Let me know if you have any follow-up questions!


Mind sharing what thresholding you ended up using? In addition to that, what kinds of controls did you implement in terms of rejecting tags when localizing (ie rejecting a pose that’s x meters different than odometry) ? We were pretty happy with what we had by end of the season, but like yourselves, driver control was seemingly faster than auto alignment.

Are you guys still going to use solidworks for 2024? if so, what is your plan to replace grabcad?

The team is planning on switching to Onshape going forward.


We required the X and Y to be within one inch of the target waypoint, the Yaw to be within 1 degree, and the Pitch to be within 3 degrees of 0. The Pitch check was to correct for edge cases in which we come in fast and the robot is tipping forward.

Our solution to handling potentially poor vision measurements was to adjust the standard deviations we were using for vision in our SwerveDrivePoseEstimator using this method that allows for a standard deviation matrix. We applied a coefficient to the distance of the closest tag to the robot and thus trusted vision measurements much less from further away, and much more close up.

I hope this helps!

  1. We wanted our arm to move in sub 1 second like yours, but had trouble with the acceleration causing the robot to tip. We got a bit of extra speed by carefully timing all of the joint movements to be out of sync with eachother, but never quite got all the way to 1 second. Did you have similar issues, and how did you solve them?

Big brass bar in the front acted as a counterweight to keep it from tipping.

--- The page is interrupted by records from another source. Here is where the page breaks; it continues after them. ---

[config.mk]
export PLATFORM = sky130hd
export DESIGN_NAME = arb8_rr_seg_flat
export DESIGN_NICKNAME = d
export VERILOG_FILES = /design/src/rtl/arb8_rr_seg_if.sv /design/src/rtl/arb8_rr_seg.sv /design/src/flat_wrapper.sv
export SDC_FILE = /design/constraint.sdc
export NUM_CORES = 1
export LEC_CHECK = 0
export ABC_AREA = 1
export CAP_MARGIN = 20
export CORE_MARGIN = 1.5
export CORE_UTILIZATION = 40
export DETAILED_ROUTE_END_ITERATION = 10
export SYNTH_ARGS = -nofsm -noshare
export SYNTH_HDL_FRONTEND = slang
export SYNTH_SLANG_ARGS = --single-unit
export TNS_END_PERCENT = 50
[constraint.sdc]
create_clock -name clk -period 2.9 [get_ports clk]
set_input_delay 0.58 -clock clk [delete_from_list [all_inputs] [get_ports clk]]
set_output_delay 0.58 -clock clk [all_outputs]
set_load 0.01 [all_outputs]
[src/rtl/arb8_rr_seg_if.sv]
// Request/grant bundle for the 8-way arbiter: requester-side inputs and the
// registered grant, owner index, status flags and seven-segment digit.
interface arb8_rr_seg_if;
  logic       en_i;
  logic [7:0] req_i;
  logic       release_i;
  logic [7:0] gnt_o;
  logic [2:0] gnt_id_o;
  logic       busy_o;
  logic       timeout_o;
  logic [6:0] seg_o;

  modport master (
    output en_i, req_i, release_i,
    input  gnt_o, gnt_id_o, busy_o, timeout_o, seg_o
  );

  modport slave (
    input  en_i, req_i, release_i,
    output gnt_o, gnt_id_o, busy_o, timeout_o, seg_o
  );
endinterface

[src/rtl/arb8_rr_seg.sv]
// 8-way arbiter with registered one-hot grant, optional hold timeout, a mandatory
// one-cycle gap between owners, and the owner index on an active-low 7-seg digit.
module arb8_rr_seg #(
  parameter bit          RR       = 1'b1,
  parameter int unsigned MAX_HOLD = 15
) (
  input logic          clk,
  input logic          clrn,
  arb8_rr_seg_if.slave bus
);

  localparam int HW = (MAX_HOLD == 32'd0) ? 1 : $clog2(MAX_HOLD + 32'd1);
  localparam logic [HW-1:0] HOLD_LAST = HW'((MAX_HOLD == 32'd0) ? 32'd0 : MAX_HOLD - 32'd1);
  localparam logic [HW-1:0] HOLD_SAT  = {HW{1'b1}};
  localparam logic [6:0]    SEG_DASH  = 7'b0111111;

  typedef enum logic [1:0] {
    IDLE  = 2'd0,
    GRANT = 2'd1,
    GAP   = 2'd2
  } state_t;

  state_t        state_q, state_d;
  logic [7:0]    gnt_q, gnt_d;
  logic [2:0]    gnt_id_q, gnt_id_d;
  logic          busy_q, busy_d;
  logic          timeout_q, timeout_d;
  logic [6:0]    seg_q, seg_d;
  logic [HW-1:0] hold_cnt_q, hold_cnt_d;
  logic [2:0]    last_id_q, last_id_d;

  logic [2:0]    win_id_s;
  logic          win_vld_s;

  function automatic logic [6:0] seg_digit(input logic [2:0] id);
    logic [6:0] s;
    case (id)
      3'd0:    s = 7'b1000000;
      3'd1:    s = 7'b1111001;
      3'd2:    s = 7'b0100100;
      3'd3:    s = 7'b0110000;
      3'd4:    s = 7'b0011001;
      3'd5:    s = 7'b0010010;
      3'd6:    s = 7'b0000010;
      3'd7:    s = 7'b1111000;
      default: s = SEG_DASH;
    endcase
    return s;
  endfunction

  // Winner selection: rotating scan starting after last_id, or highest index
  always_comb begin
    logic [2:0] idx;
    logic       hit;
    win_id_s  = 3'd0;
    win_vld_s = 1'b0;
    idx       = 3'd0;
    hit       = 1'b0;
    if (RR) begin
      for (int k = 1; k <= 8; k++) begin
        idx       = last_id_q + 3'(k);
        hit       = bus.req_i[idx] & ~win_vld_s;
        win_id_s  = hit ? idx : win_id_s;
        win_vld_s = win_vld_s | hit;
      end
    end else begin
      // Ascending scan: the last set bit seen is the highest index
      for (int i = 0; i < 8; i++) begin
        hit       = bus.req_i[i];
        win_id_s  = hit ? 3'(i) : win_id_s;
        win_vld_s = win_vld_s | hit;
      end
    end
  end

  // Next-state and next-output logic for IDLE / GRANT / GAP
  always_comb begin
    state_d    = state_q;
    gnt_d      = gnt_q;
    gnt_id_d   = gnt_id_q;
    busy_d     = busy_q;
    timeout_d  = 1'b0;
    seg_d      = seg_q;
    hold_cnt_d = hold_cnt_q;
    last_id_d  = last_id_q;

    case (state_q)
      IDLE: begin
        if (bus.en_i && win_vld_s) begin
          state_d    = GRANT;
          gnt_d      = 8'd1 << win_id_s;
          gnt_id_d   = win_id_s;
          busy_d     = 1'b1;
          seg_d      = seg_digit(win_id_s);
          hold_cnt_d = {HW{1'b0}};
          last_id_d  = win_id_s;
        end else begin
          gnt_d  = 8'd0;
          busy_d = 1'b0;
          seg_d  = SEG_DASH;
        end
      end

      GRANT: begin
        hold_cnt_d = (hold_cnt_q == HOLD_SAT) ? hold_cnt_q : hold_cnt_q + {{(HW-1){1'b0}}, 1'b1};
        // Exit causes are checked in priority order; only the hold limit pulses timeout
        if (!bus.en_i || bus.release_i || !bus.req_i[gnt_id_q]) begin
          state_d = GAP;
          gnt_d   = 8'd0;
          busy_d  = 1'b0;
          seg_d   = SEG_DASH;
        end else if ((MAX_HOLD != 32'd0) && (hold_cnt_q == HOLD_LAST)) begin
          state_d   = GAP;
          gnt_d     = 8'd0;
          busy_d    = 1'b0;
          seg_d     = SEG_DASH;
          timeout_d = 1'b1;
        end else begin
          state_d = GRANT;
        end
      end

      GAP: begin
        state_d    = IDLE;
        gnt_d      = 8'd0;
        busy_d     = 1'b0;
        seg_d      = SEG_DASH;
        hold_cnt_d = {HW{1'b0}};
      end

      default: begin
        state_d    = IDLE;
        gnt_d      = 8'd0;
        busy_d     = 1'b0;
        seg_d      = SEG_DASH;
        hold_cnt_d = {HW{1'b0}};
      end
    endcase
  end

  // State and output registers
  always_ff @(posedge clk or negedge clrn) begin
    if (!clrn) begin
      state_q    <= IDLE;
      gnt_q      <= 8'd0;
      gnt_id_q   <= 3'd0;
      busy_q     <= 1'b0;
      timeout_q  <= 1'b0;
      seg_q      <= SEG_DASH;
      hold_cnt_q <= {HW{1'b0}};
      last_id_q  <= 3'd7;
    end else begin
      state_q    <= state_d;
      gnt_q      <= gnt_d;
      gnt_id_q   <= gnt_id_d;
      busy_q     <= busy_d;
      timeout_q  <= timeout_d;
      seg_q      <= seg_d;
      hold_cnt_q <= hold_cnt_d;
      last_id_q  <= last_id_d;
    end
  end

  assign bus.gnt_o     = gnt_q;
  assign bus.gnt_id_o  = gnt_id_q;
  assign bus.busy_o    = busy_q;
  assign bus.timeout_o = timeout_q;
  assign bus.seg_o     = seg_q;

endmodule

[src/flat_wrapper.sv]
// flat-port wrapper written by rule: the top's interface ports become plain ports
module arb8_rr_seg_flat 
#(
  parameter bit          RR       = 1'b1,
  parameter int unsigned MAX_HOLD = 15
)
  (clk, clrn, bus_en_i, bus_req_i, bus_release_i, bus_gnt_o, bus_gnt_id_o, bus_busy_o, bus_timeout_o, bus_seg_o);
  arb8_rr_seg_if bus_i ();
  input logic clk;
  input logic clrn;
  input wire logic [$bits(bus_i.en_i)-1:0] bus_en_i;
  input wire logic [$bits(bus_i.req_i)-1:0] bus_req_i;
  input wire logic [$bits(bus_i.release_i)-1:0] bus_release_i;
  output wire logic [$bits(bus_i.gnt_o)-1:0] bus_gnt_o;
  output wire logic [$bits(bus_i.gnt_id_o)-1:0] bus_gnt_id_o;
  output wire logic [$bits(bus_i.busy_o)-1:0] bus_busy_o;
  output wire logic [$bits(bus_i.timeout_o)-1:0] bus_timeout_o;
  output wire logic [$bits(bus_i.seg_o)-1:0] bus_seg_o;
  assign bus_i.en_i = bus_en_i;
  assign bus_i.req_i = bus_req_i;
  assign bus_i.release_i = bus_release_i;
  assign bus_gnt_o = bus_i.gnt_o;
  assign bus_gnt_id_o = bus_i.gnt_id_o;
  assign bus_busy_o = bus_i.busy_o;
  assign bus_timeout_o = bus_i.timeout_o;
  assign bus_seg_o = bus_i.seg_o;
  arb8_rr_seg #(.RR(RR), .MAX_HOLD(MAX_HOLD)) u_core (.clk(clk), .clrn(clrn), .bus(bus_i));
endmodule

Overall low cg also helped a lot with avoiding tipping, but we did prepare for it as an issue, hence the S.W.A.G. (Super Wide Area of Gravity) bar. In terms of syncing the movements, design or software people would probably be better to answer specifics.


The title page of your tech binder shows a Limelight on the side of the superstructure. Was that later swapped for the Arducam/PhotonVision system?

That is actually our Arducam on the side there. It’s just completely enclosed by 3D printed parts save for, obviously, the lens.

Did you run calculations to check that one #35 chain would be enough to rotate the arm with the torque of the four Falcons? We only had 2 falcons for our bottom arm joint, and still went with two #35 chains for safety.


This? Did you design a limelight-shaped arducam mount and just use this as a CAD standin? I’m confused.

Oh that page, yes it appears that render still uses an older version of the CAD where we were experimenting with limelights. Apologies, I thought you were referring to the cover.


My bad, I thought I was looking at the cover!

Totally not biased, but what motivated the choice of PhotonVision over Limelight, and roughly when was that decision made?